What is expected: After locating the line with "cell | previous run | this run" in the data that follows, return it and every later line exactly, up to and including the line with "0.5288 | -0.8677 |".

[Stored data entries]
>>

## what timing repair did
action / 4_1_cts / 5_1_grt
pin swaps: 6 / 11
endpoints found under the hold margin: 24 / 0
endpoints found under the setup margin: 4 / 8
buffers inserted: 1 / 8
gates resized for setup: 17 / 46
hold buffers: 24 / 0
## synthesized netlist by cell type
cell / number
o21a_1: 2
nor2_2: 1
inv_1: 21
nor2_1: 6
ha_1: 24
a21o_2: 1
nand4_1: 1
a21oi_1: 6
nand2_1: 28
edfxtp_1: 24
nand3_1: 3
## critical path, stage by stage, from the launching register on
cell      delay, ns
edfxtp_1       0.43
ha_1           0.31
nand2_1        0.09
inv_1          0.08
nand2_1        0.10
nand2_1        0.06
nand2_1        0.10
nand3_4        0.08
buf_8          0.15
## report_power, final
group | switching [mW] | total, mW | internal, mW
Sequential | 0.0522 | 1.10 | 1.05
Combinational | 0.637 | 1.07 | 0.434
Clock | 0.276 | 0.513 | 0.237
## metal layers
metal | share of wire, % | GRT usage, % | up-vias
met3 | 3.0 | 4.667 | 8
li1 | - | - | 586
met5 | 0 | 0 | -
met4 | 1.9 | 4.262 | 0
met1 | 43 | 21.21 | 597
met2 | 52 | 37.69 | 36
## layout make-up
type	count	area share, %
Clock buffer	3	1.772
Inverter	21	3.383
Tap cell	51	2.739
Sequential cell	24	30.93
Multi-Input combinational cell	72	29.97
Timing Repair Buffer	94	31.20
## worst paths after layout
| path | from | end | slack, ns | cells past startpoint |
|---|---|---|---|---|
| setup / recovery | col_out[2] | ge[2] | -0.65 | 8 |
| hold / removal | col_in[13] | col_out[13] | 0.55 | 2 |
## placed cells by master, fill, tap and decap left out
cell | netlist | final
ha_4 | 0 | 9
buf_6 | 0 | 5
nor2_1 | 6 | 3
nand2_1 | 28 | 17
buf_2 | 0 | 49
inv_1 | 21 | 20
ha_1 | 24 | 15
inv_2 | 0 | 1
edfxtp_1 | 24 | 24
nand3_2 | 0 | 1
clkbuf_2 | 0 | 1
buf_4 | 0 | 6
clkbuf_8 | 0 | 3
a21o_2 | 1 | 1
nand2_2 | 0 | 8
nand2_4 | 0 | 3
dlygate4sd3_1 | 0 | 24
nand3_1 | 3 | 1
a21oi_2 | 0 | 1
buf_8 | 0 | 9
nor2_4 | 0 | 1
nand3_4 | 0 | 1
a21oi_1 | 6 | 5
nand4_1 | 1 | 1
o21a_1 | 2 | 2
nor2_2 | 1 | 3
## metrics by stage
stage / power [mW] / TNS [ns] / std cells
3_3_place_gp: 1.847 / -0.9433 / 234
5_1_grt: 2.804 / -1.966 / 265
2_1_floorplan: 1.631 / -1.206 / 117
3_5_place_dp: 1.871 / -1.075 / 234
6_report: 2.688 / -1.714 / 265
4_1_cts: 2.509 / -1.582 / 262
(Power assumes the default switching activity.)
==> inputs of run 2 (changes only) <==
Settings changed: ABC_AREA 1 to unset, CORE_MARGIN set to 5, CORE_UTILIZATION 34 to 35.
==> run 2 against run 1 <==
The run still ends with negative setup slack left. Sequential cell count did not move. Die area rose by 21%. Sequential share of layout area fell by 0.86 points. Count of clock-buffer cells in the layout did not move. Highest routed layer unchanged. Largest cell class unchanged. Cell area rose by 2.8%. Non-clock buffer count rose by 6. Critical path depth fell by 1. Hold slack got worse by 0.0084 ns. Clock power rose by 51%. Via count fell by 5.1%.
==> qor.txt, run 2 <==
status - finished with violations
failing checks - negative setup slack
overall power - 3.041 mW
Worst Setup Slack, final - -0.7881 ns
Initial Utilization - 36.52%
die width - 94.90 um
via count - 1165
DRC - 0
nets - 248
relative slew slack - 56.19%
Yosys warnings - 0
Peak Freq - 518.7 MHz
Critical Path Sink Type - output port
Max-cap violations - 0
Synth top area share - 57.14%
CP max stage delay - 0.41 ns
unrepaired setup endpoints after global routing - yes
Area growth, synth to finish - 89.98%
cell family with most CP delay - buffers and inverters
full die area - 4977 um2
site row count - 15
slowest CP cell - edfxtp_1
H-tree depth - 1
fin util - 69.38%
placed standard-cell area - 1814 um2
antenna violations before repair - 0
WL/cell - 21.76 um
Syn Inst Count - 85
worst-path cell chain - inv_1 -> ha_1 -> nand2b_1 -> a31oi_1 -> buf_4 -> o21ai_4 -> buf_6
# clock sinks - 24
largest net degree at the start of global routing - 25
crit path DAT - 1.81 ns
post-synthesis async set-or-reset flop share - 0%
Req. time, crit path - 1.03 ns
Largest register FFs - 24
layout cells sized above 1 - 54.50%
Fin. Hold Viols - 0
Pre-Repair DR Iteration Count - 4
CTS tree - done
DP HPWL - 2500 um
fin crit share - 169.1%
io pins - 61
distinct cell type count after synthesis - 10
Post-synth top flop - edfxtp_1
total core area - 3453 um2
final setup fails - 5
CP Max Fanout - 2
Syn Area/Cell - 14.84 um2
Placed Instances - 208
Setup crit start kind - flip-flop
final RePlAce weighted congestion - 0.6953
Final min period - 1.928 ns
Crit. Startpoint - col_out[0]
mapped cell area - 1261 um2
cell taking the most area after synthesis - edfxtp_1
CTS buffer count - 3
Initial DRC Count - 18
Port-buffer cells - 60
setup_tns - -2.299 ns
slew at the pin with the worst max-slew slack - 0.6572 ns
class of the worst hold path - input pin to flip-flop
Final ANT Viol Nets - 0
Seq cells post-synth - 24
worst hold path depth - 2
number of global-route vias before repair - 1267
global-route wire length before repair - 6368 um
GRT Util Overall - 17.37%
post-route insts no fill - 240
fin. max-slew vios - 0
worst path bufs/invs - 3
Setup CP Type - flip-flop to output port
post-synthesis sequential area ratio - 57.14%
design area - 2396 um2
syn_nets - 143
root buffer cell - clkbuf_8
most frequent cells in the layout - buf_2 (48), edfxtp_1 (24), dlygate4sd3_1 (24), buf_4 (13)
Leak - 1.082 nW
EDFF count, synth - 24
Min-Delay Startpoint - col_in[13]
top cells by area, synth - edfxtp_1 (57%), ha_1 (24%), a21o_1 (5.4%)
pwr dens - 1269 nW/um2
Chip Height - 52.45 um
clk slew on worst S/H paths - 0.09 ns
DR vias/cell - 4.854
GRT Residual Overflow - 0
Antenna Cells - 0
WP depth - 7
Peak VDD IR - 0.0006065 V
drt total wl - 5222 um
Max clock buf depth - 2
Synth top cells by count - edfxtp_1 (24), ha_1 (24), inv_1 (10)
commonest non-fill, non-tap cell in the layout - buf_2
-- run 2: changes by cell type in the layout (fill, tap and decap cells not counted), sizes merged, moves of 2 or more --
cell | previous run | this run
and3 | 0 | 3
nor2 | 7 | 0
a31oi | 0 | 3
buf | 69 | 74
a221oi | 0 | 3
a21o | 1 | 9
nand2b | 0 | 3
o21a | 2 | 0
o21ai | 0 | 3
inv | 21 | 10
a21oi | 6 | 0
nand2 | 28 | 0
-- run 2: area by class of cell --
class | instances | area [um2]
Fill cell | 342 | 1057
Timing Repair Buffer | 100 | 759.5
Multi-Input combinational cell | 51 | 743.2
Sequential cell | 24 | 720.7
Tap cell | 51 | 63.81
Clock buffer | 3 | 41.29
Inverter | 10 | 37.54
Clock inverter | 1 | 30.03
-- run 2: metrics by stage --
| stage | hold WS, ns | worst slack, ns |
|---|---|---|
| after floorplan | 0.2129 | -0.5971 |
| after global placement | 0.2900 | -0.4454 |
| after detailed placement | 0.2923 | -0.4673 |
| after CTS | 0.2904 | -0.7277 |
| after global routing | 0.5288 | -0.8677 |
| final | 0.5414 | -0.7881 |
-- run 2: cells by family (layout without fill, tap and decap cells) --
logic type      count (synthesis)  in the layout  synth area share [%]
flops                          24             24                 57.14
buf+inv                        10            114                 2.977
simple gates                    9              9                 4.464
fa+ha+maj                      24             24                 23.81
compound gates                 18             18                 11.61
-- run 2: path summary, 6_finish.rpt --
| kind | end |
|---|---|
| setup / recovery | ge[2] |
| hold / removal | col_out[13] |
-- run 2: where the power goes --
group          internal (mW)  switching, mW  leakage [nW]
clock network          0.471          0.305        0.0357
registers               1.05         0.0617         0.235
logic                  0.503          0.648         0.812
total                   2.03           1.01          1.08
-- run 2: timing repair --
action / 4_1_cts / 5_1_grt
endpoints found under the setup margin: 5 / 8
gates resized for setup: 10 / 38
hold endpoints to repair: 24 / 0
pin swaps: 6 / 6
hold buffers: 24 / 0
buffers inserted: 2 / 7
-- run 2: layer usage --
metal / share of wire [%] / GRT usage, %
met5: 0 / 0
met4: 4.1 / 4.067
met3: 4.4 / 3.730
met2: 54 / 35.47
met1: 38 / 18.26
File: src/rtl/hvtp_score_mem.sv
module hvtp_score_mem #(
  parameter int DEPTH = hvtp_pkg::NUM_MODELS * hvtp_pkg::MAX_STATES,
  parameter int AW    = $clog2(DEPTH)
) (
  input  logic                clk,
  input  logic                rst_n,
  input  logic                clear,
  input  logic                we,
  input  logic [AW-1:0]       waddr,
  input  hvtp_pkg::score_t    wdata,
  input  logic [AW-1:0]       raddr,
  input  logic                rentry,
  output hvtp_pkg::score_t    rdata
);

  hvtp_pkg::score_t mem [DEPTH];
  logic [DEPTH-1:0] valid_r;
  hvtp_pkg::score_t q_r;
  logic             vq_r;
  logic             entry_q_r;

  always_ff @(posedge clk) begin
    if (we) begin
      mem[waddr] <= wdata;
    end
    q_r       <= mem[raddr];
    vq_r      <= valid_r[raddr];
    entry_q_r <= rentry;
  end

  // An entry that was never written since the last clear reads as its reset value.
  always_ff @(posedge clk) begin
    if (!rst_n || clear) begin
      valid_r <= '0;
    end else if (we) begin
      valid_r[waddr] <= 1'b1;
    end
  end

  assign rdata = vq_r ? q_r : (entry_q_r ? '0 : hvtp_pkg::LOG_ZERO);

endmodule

<<
>>

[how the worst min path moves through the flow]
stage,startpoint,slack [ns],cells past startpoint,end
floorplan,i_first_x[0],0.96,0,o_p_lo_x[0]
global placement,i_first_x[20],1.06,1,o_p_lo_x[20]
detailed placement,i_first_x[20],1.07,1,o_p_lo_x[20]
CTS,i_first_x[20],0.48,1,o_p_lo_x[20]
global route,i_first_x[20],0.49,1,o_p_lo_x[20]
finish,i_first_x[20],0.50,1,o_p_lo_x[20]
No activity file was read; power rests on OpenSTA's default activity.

<<

Response below:
cell | previous run | this run
and3 | 0 | 3
nor2 | 7 | 0
a31oi | 0 | 3
buf | 69 | 74
a221oi | 0 | 3
a21o | 1 | 9
nand2b | 0 | 3
o21a | 2 | 0
o21ai | 0 | 3
inv | 21 | 10
a21oi | 6 | 0
nand2 | 28 | 0
-- run 2: area by class of cell --
class | instances | area [um2]
Fill cell | 342 | 1057
Timing Repair Buffer | 100 | 759.5
Multi-Input combinational cell | 51 | 743.2
Sequential cell | 24 | 720.7
Tap cell | 51 | 63.81
Clock buffer | 3 | 41.29
Inverter | 10 | 37.54
Clock inverter | 1 | 30.03
-- run 2: metrics by stage --
| stage | hold WS, ns | worst slack, ns |
|---|---|---|
| after floorplan | 0.2129 | -0.5971 |
| after global placement | 0.2900 | -0.4454 |
| after detailed placement | 0.2923 | -0.4673 |
| after CTS | 0.2904 | -0.7277 |
| after global routing | 0.5288 | -0.8677 |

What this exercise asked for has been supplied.